As a heads up, vacuum advance isn't required, even if your distributor has it. I've been doing a lot of research on this myself recently and there's a big debate on the importance of vacuum advance and running ported vs manifold. I've run my car in all three configurations and I'm going to play with the carb a bit more, but I'm going to try full manifold now.
You need to add timing because it takes time to burn the fuel. You want peak cylinder pressure to happen a bit after TDC. There are two things that come into play: mixture and rpm. A lean mixture is slower burning than a rich one. Higher RPMs need to ignite sooner.
RPM advance is handled by the weights in the distributor. Easy enough.

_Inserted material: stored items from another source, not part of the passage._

**src/rtl/scr_autosync_pkg.sv**
```systemverilog
`timescale 1ns/1ps
package scr_autosync_pkg;
  typedef enum logic [1:0] {ST_IDLE, ST_SEED, ST_WIN, ST_DONE} lock_st_t;
  typedef enum logic [1:0] {MD_DESCR, MD_SCR, MD_ONES} lfsr_md_t;
endpackage

```
**src/rtl/scr_lfsr.sv**
```systemverilog
`timescale 1ns/1ps
module scr_lfsr
  import scr_autosync_pkg::*;
#(
  parameter int LEN   = 23,
  parameter int TAP_A = 18,
  parameter int TAP_B = 23
) (
  input  logic     clk,
  input  logic     rst,
  input  logic     upd,
  input  lfsr_md_t mode,
  input  logic     din,
  output logic     fb,
  output logic     out_q
);
  logic [LEN-1:0] sr;
  logic           d_eff;
  logic           shin;

  always_comb begin
    d_eff = (mode == MD_ONES) ? 1'b1 : din;
    fb    = d_eff ^ sr[TAP_A-1] ^ sr[TAP_B-1];
    shin  = (mode == MD_DESCR) ? d_eff : fb;
  end

  always_ff @(posedge clk) begin
    if (rst) begin
      sr    <= '0;
      out_q <= 1'b0;
    end else if (upd) begin
      sr    <= {sr[LEN-2:0], shin};
      out_q <= fb;
    end
  end


  out_hold_chk: assert property (@(posedge clk) disable iff (rst)
    !upd |=> $stable(out_q));
endmodule

```
**src/rtl/scr_match_cnt.sv**
```systemverilog
`timescale 1ns/1ps
module scr_match_cnt #(
  parameter int W = 8
) (
  input  logic         clk,
  input  logic         rst,
  input  logic         clr,
  input  logic         inc,
  output logic [W-1:0] cnt,
  output logic [W-1:0] cnt_nxt
);
  localparam logic [W-1:0] CMAX = '1;

  always_comb cnt_nxt = (inc && cnt != CMAX) ? cnt + 1'b1 : cnt;

  always_ff @(posedge clk) begin
    if (rst || clr) cnt <= '0;
    else            cnt <= cnt_nxt;
  end


  cnt_sat_chk: assert property (@(posedge clk) disable iff (rst)
    (!clr && cnt == CMAX) |=> cnt == CMAX);
endmodule

```
**src/rtl/scr_lock_fsm.sv**
```systemverilog
`timescale 1ns/1ps
module scr_lock_fsm
  import scr_autosync_pkg::*;
#(
  parameter int SEED_CYCLES = 23,
  parameter int WIN_CYCLES  = 128,
  parameter int CNT_W       = 8
) (
  input  logic             clk,
  input  logic             rst,
  input  logic             lock_en,
  input  logic             upd,
  input  logic             descr_on,
  input  logic [CNT_W-1:0] cnt_nxt,
  input  logic [CNT_W-1:0] thresh,
  output lfsr_md_t         mode,
  output lock_st_t         st,
  output logic             cnt_clr,
  output logic             cnt_inc_en,
  output logic             sync_set,
  output logic             locked_q
);
  localparam int SW = (SEED_CYCLES > 1) ? $clog2(SEED_CYCLES) : 1;
  localparam int WW = (WIN_CYCLES > 1) ? $clog2(WIN_CYCLES) : 1;
  localparam logic [SW-1:0] SEED_LAST = SW'(SEED_CYCLES - 1);
  localparam logic [WW-1:0] WIN_LAST  = WW'(WIN_CYCLES - 1);

  lock_st_t      st_nxt;
  logic [SW-1:0] seed_cnt, seed_nxt;
  logic [WW-1:0] win_cnt, win_nxt;
  logic          exceed;

  always_comb begin
    exceed     = cnt_nxt > thresh;
    st_nxt     = st;
    seed_nxt   = seed_cnt;
    win_nxt    = win_cnt;
    sync_set   = 1'b0;
    cnt_inc_en = (st == ST_WIN) && upd;
    cnt_clr    = (st == ST_SEED);
    if (!lock_en) begin
      st_nxt = ST_IDLE;
    end else begin
      unique case (st)
        ST_IDLE: begin
          st_nxt   = ST_SEED;
          seed_nxt = '0;
        end
        ST_SEED: if (upd) begin
          if (seed_cnt == SEED_LAST) begin
            st_nxt  = ST_WIN;
            win_nxt = '0;
          end else begin
            seed_nxt = seed_cnt + 1'b1;
          end
        end
        ST_WIN: if (upd) begin
          if (exceed) begin
            st_nxt   = ST_DONE;
            sync_set = 1'b1;
          end else if (win_cnt == WIN_LAST) begin
            st_nxt   = ST_SEED;
            seed_nxt = '0;
          end else begin
            win_nxt = win_cnt + 1'b1;
          end
        end
        default: st_nxt = ST_DONE;
      endcase
    end
  end

  always_comb begin
    unique case (st)
      ST_IDLE: mode = descr_on ? MD_DESCR : MD_SCR;
      ST_SEED: mode = MD_DESCR;
      default: mode = MD_ONES;
    endcase
  end

  always_ff @(posedge clk) begin
    if (rst) begin
      st       <= ST_IDLE;
      seed_cnt <= '0;
      win_cnt  <= '0;
      locked_q <= 1'b0;
    end else begin
      st       <= st_nxt;
      seed_cnt <= seed_nxt;
      win_cnt  <= win_nxt;
      locked_q <= (st_nxt == ST_DONE);
    end
  end


  seed_mode_chk: assert property (@(posedge clk) disable iff (rst)
    (st == ST_SEED) |-> (mode == MD_DESCR));
endmodule

```
**src/rtl/scr_autosync.sv**
```systemverilog
`timescale 1ns/1ps
module scr_autosync
  import scr_autosync_pkg::*;
#(
  parameter int LFSR_LEN    = 23,
  parameter int TAP_A       = 18,
  parameter int TAP_B       = 23,
  parameter int SEED_CYCLES = 23,
  parameter int WIN_CYCLES  = 128,
  parameter int CNT_W       = 8
) (
  input  logic             clk,
  input  logic             rst,
  input  logic             bit_en,
  input  logic             det_bit,
  input  logic             two_level,
  input  logic             descr_on,
  input  logic             lock_en,
  input  logic [CNT_W-1:0] sync_thresh,
  input  logic             irq_clr,
  output logic             scr_out,
  output logic             locked,
  output logic             sync_irq
);
  logic             phase;
  logic             upd;
  logic             fb;
  lfsr_md_t         mode;
  lock_st_t         st;
  logic             cnt_clr, cnt_inc_en, sync_set;
  logic [CNT_W-1:0] cnt, cnt_nxt;

  assign upd = bit_en && (!two_level || phase);

  always_ff @(posedge clk) begin
    if (rst)         phase <= 1'b0;
    else if (bit_en) phase <= ~phase;
  end

  scr_lfsr #(.LEN(LFSR_LEN), .TAP_A(TAP_A), .TAP_B(TAP_B)) u_lfsr (
    .clk(clk), .rst(rst), .upd(upd), .mode(mode), .din(det_bit),
    .fb(fb), .out_q(scr_out)
  );

  scr_match_cnt #(.W(CNT_W)) u_cnt (
    .clk(clk), .rst(rst), .clr(cnt_clr),
    .inc(cnt_inc_en && (fb == det_bit)),
    .cnt(cnt), .cnt_nxt(cnt_nxt)
  );

  scr_lock_fsm #(.SEED_CYCLES(SEED_CYCLES), .WIN_CYCLES(WIN_CYCLES), .CNT_W(CNT_W)) u_fsm (
    .clk(clk), .rst(rst), .lock_en(lock_en), .upd(upd), .descr_on(descr_on),
    .cnt_nxt(cnt_nxt), .thresh(sync_thresh), .mode(mode), .st(st),
    .cnt_clr(cnt_clr), .cnt_inc_en(cnt_inc_en), .sync_set(sync_set),
    .locked_q(locked)
  );

  always_ff @(posedge clk) begin
    if (rst)           sync_irq <= 1'b0;
    else if (sync_set) sync_irq <= 1'b1;
    else if (irq_clr)  sync_irq <= 1'b0;
  end


  irq_sticky_chk: assert property (@(posedge clk) disable iff (rst)
    (sync_irq && !irq_clr) |=> sync_irq);

  lock_flag_chk: assert property (@(posedge clk) disable iff (rst)
    $rose(locked) |-> sync_irq);

  unlock_chk: assert property (@(posedge clk) disable iff (rst)
    !lock_en |=> !locked);

  win_start_clear_chk: assert property (@(posedge clk) disable iff (rst)
    (st == ST_WIN && $past(st) == ST_SEED) |-> cnt == '0);

  half_rate_chk: assert property (@(posedge clk) disable iff (rst)
    (two_level && upd) |=> !upd);
endmodule

```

A typical setup where the carb goes lean during part throttle operations will benefit from having manifold vacuum. Cruising at a ~15:1 or so AFR and light load or at idle lean as possible you can run 40+ total degrees of timing. As you apply throttle vacuum will drop and vacuum advance will decrease until you're running only on mechanical advance. It's (crudely) tying your additional advance to load.
Ported vacuum.. works pretty much the same except you get no vacuum advance at idle and a poorer part throttle vacuum response. Net effect is that you get a worse idle and worse part throttle response, higher EGTs, etc.
I don't see any reason to run ported unless you need to run a rich idle AFR due to a cam or whatever and the extra timing hurts idle quality.